==> src/rtl/stagger_timer.sv <==
// -----------------------------------------------------------------------------
// stagger_timer
// Reloadable down-counter that paces the channel slots of the sequencer.
// A load writes reload_i into the counter; otherwise it counts down and
// saturates at zero, so an all-ones reload never wraps.
//
// Ports:
//   clk       : clock, rising edge
//   reset     : synchronous active-high reset, clears the counter
//   load_i    : load reload_i into the counter this cycle
//   reload_i  : reload value (number of idle cycles before the next tick)
//   tick_o    : high while the counter is zero
// -----------------------------------------------------------------------------
module stagger_timer #(
    parameter int DLY_WIDTH = `SEQDLY_WIDTH
) (
    input  logic                 clk,
    input  logic                 reset,
    input  logic                 load_i,
    input  logic [DLY_WIDTH-1:0] reload_i,
    output logic                 tick_o
);

    logic [DLY_WIDTH-1:0] cnt_q;
    logic [DLY_WIDTH-1:0] cnt_d;

    always_comb begin
        // NOTE: next-state gets a default first so no path leaves it unassigned (no latch).
        cnt_d = cnt_q;
        if (load_i) begin
            cnt_d = reload_i;
        end else if (cnt_q != '0) begin
            cnt_d = cnt_q - DLY_WIDTH'(1);
        end
    end

    always_ff @(posedge clk) begin
        // NOTE: state registers use non-blocking assignment so all flops update together.
        if (reset) begin
            cnt_q <= '0;
        end else begin
            cnt_q <= cnt_d;
        end
    end

    assign tick_o = (cnt_q == '0);

endmodule
===== src/flat_wrapper.sv =====
// flat-port wrapper written by rule: the top's interface ports become plain ports
module axis_integrator_flat 
#(
    parameter int AXIS_TDATA_WIDTH = 16,
    parameter int ACC_WIDTH        = 32,
    parameter int OUT_SHIFT        = 8,
    parameter int LEAK_SHIFT       = 0
)
  (aclk, aresetn, clear, overflow, S_AXIS_tvalid, S_AXIS_tdata, S_AXIS_tready, M_AXIS_tvalid, M_AXIS_tdata, M_AXIS_tready);
  axis_integrator_if #(.DATA_WIDTH(16)) S_AXIS_i ();
  axis_integrator_if #(.DATA_WIDTH(16)) M_AXIS_i ();
  input  logic aclk;
  input  logic aresetn;
  input  logic clear;
  output logic overflow;
  input wire logic [$bits(S_AXIS_i.tvalid)-1:0] S_AXIS_tvalid;
  input wire logic [$bits(S_AXIS_i.tdata)-1:0] S_AXIS_tdata;
  output wire logic [$bits(S_AXIS_i.tready)-1:0] S_AXIS_tready;
  output wire logic [$bits(M_AXIS_i.tvalid)-1:0] M_AXIS_tvalid;
  output wire logic [$bits(M_AXIS_i.tdata)-1:0] M_AXIS_tdata;
  input wire logic [$bits(M_AXIS_i.tready)-1:0] M_AXIS_tready;
  assign S_AXIS_i.tvalid = S_AXIS_tvalid;
  assign S_AXIS_i.tdata = S_AXIS_tdata;
  assign S_AXIS_tready = S_AXIS_i.tready;
  assign M_AXIS_tvalid = M_AXIS_i.tvalid;
  assign M_AXIS_tdata = M_AXIS_i.tdata;
  assign M_AXIS_i.tready = M_AXIS_tready;
  axis_integrator #(.AXIS_TDATA_WIDTH(AXIS_TDATA_WIDTH), .ACC_WIDTH(ACC_WIDTH), .OUT_SHIFT(OUT_SHIFT), .LEAK_SHIFT(LEAK_SHIFT)) u_core (.aclk(aclk), .aresetn(aresetn), .clear(clear), .S_AXIS(S_AXIS_i), .M_AXIS(M_AXIS_i), .overflow(overflow));
endmodule

===== config.mk =====
export PLATFORM = sky130hd
export DESIGN_NAME = axis_integrator_flat
export DESIGN_NICKNAME = d
export VERILOG_FILES = /design/src/rtl/axis_integrator_if.sv /design/src/rtl/axis_integrator.sv /design/src/flat_wrapper.sv
export SDC_FILE = /design/constraint.sdc
export NUM_CORES = 1
export LEC_CHECK = 0
export BUFFER_PORTS_ARGS = -buffer_cell sky130_fd_sc_hd__buf_2
export CAP_MARGIN = 20
export CORE_MARGIN = 2
export CORE_UTILIZATION = 61
export DETAILED_ROUTE_END_ITERATION = 6
export PLACE_DENSITY = 0.86
export SETUP_SLACK_MARGIN = 0.02
export SLEW_MARGIN = 30
export SYNTH_ARGS = -nofsm -noshare
export SYNTH_HDL_FRONTEND = slang
export SYNTH_SLANG_ARGS = --single-unit

===== constraint.sdc =====
create_clock -name aclk -period 3.65 [get_ports aclk]
set_clock_uncertainty 0.15 [all_clocks]
set_input_delay 0.365 -clock aclk [delete_from_list [all_inputs] [get_ports aclk]]
set_output_delay 0.365 -clock aclk [all_outputs]
set_load 0.01 [all_outputs]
-------
All the material above is to be retyped exactly as it appears.

==> src/rtl/stagger_timer.sv <==
// -----------------------------------------------------------------------------
// stagger_timer
// Reloadable down-counter that paces the channel slots of the sequencer.
// A load writes reload_i into the counter; otherwise it counts down and
// saturates at zero, so an all-ones reload never wraps.
//
// Ports:
//   clk       : clock, rising edge
//   reset     : synchronous active-high reset, clears the counter
//   load_i    : load reload_i into the counter this cycle
//   reload_i  : reload value (number of idle cycles before the next tick)
//   tick_o    : high while the counter is zero
// -----------------------------------------------------------------------------
module stagger_timer #(
    parameter int DLY_WIDTH = `SEQDLY_WIDTH
) (
    input  logic                 clk,
    input  logic                 reset,
    input  logic                 load_i,
    input  logic [DLY_WIDTH-1:0] reload_i,
    output logic                 tick_o
);

    logic [DLY_WIDTH-1:0] cnt_q;
    logic [DLY_WIDTH-1:0] cnt_d;

    always_comb begin
        // NOTE: next-state gets a default first so no path leaves it unassigned (no latch).
        cnt_d = cnt_q;
        if (load_i) begin
            cnt_d = reload_i;
        end else if (cnt_q != '0) begin
            cnt_d = cnt_q - DLY_WIDTH'(1);
        end
    end

    always_ff @(posedge clk) begin
        // NOTE: state registers use non-blocking assignment so all flops update together.
        if (reset) begin
            cnt_q <= '0;
        end else begin
            cnt_q <= cnt_d;
        end
    end

    assign tick_o = (cnt_q == '0);

endmodule
===== src/flat_wrapper.sv =====
// flat-port wrapper written by rule: the top's interface ports become plain ports
module axis_integrator_flat 
#(
    parameter int AXIS_TDATA_WIDTH = 16,
    parameter int ACC_WIDTH        = 32,
    parameter int OUT_SHIFT        = 8,
    parameter int LEAK_SHIFT       = 0
)
  (aclk, aresetn, clear, overflow, S_AXIS_tvalid, S_AXIS_tdata, S_AXIS_tready, M_AXIS_tvalid, M_AXIS_tdata, M_AXIS_tready);
  axis_integrator_if #(.DATA_WIDTH(16)) S_AXIS_i ();
  axis_integrator_if #(.DATA_WIDTH(16)) M_AXIS_i ();
  input  logic aclk;
  input  logic aresetn;
  input  logic clear;
  output logic overflow;
  input wire logic [$bits(S_AXIS_i.tvalid)-1:0] S_AXIS_tvalid;
  input wire logic [$bits(S_AXIS_i.tdata)-1:0] S_AXIS_tdata;
  output wire logic [$bits(S_AXIS_i.tready)-1:0] S_AXIS_tready;
  output wire logic [$bits(M_AXIS_i.tvalid)-1:0] M_AXIS_tvalid;
  output wire logic [$bits(M_AXIS_i.tdata)-1:0] M_AXIS_tdata;
  input wire logic [$bits(M_AXIS_i.tready)-1:0] M_AXIS_tready;
  assign S_AXIS_i.tvalid = S_AXIS_tvalid;
  assign S_AXIS_i.tdata = S_AXIS_tdata;
  assign S_AXIS_tready = S_AXIS_i.tready;
  assign M_AXIS_tvalid = M_AXIS_i.tvalid;
  assign M_AXIS_tdata = M_AXIS_i.tdata;
  assign M_AXIS_i.tready = M_AXIS_tready;
  axis_integrator #(.AXIS_TDATA_WIDTH(AXIS_TDATA_WIDTH), .ACC_WIDTH(ACC_WIDTH), .OUT_SHIFT(OUT_SHIFT), .LEAK_SHIFT(LEAK_SHIFT)) u_core (.aclk(aclk), .aresetn(aresetn), .clear(clear), .S_AXIS(S_AXIS_i), .M_AXIS(M_AXIS_i), .overflow(overflow));
endmodule

===== config.mk =====
export PLATFORM = sky130hd
export DESIGN_NAME = axis_integrator_flat
export DESIGN_NICKNAME = d
export VERILOG_FILES = /design/src/rtl/axis_integrator_if.sv /design/src/rtl/axis_integrator.sv /design/src/flat_wrapper.sv
export SDC_FILE = /design/constraint.sdc
export NUM_CORES = 1
export LEC_CHECK = 0
export BUFFER_PORTS_ARGS = -buffer_cell sky130_fd_sc_hd__buf_2
export CAP_MARGIN = 20
export CORE_MARGIN = 2
export CORE_UTILIZATION = 61
export DETAILED_ROUTE_END_ITERATION = 6
export PLACE_DENSITY = 0.86
export SETUP_SLACK_MARGIN = 0.02
export SLEW_MARGIN = 30
export SYNTH_ARGS = -nofsm -noshare
export SYNTH_HDL_FRONTEND = slang
export SYNTH_SLANG_ARGS = --single-unit

===== constraint.sdc =====
create_clock -name aclk -period 3.65 [get_ports aclk]
set_clock_uncertainty 0.15 [all_clocks]
set_input_delay 0.365 -clock aclk [delete_from_list [all_inputs] [get_ports aclk]]
set_output_delay 0.365 -clock aclk [all_outputs]
set_load 0.01 [all_outputs]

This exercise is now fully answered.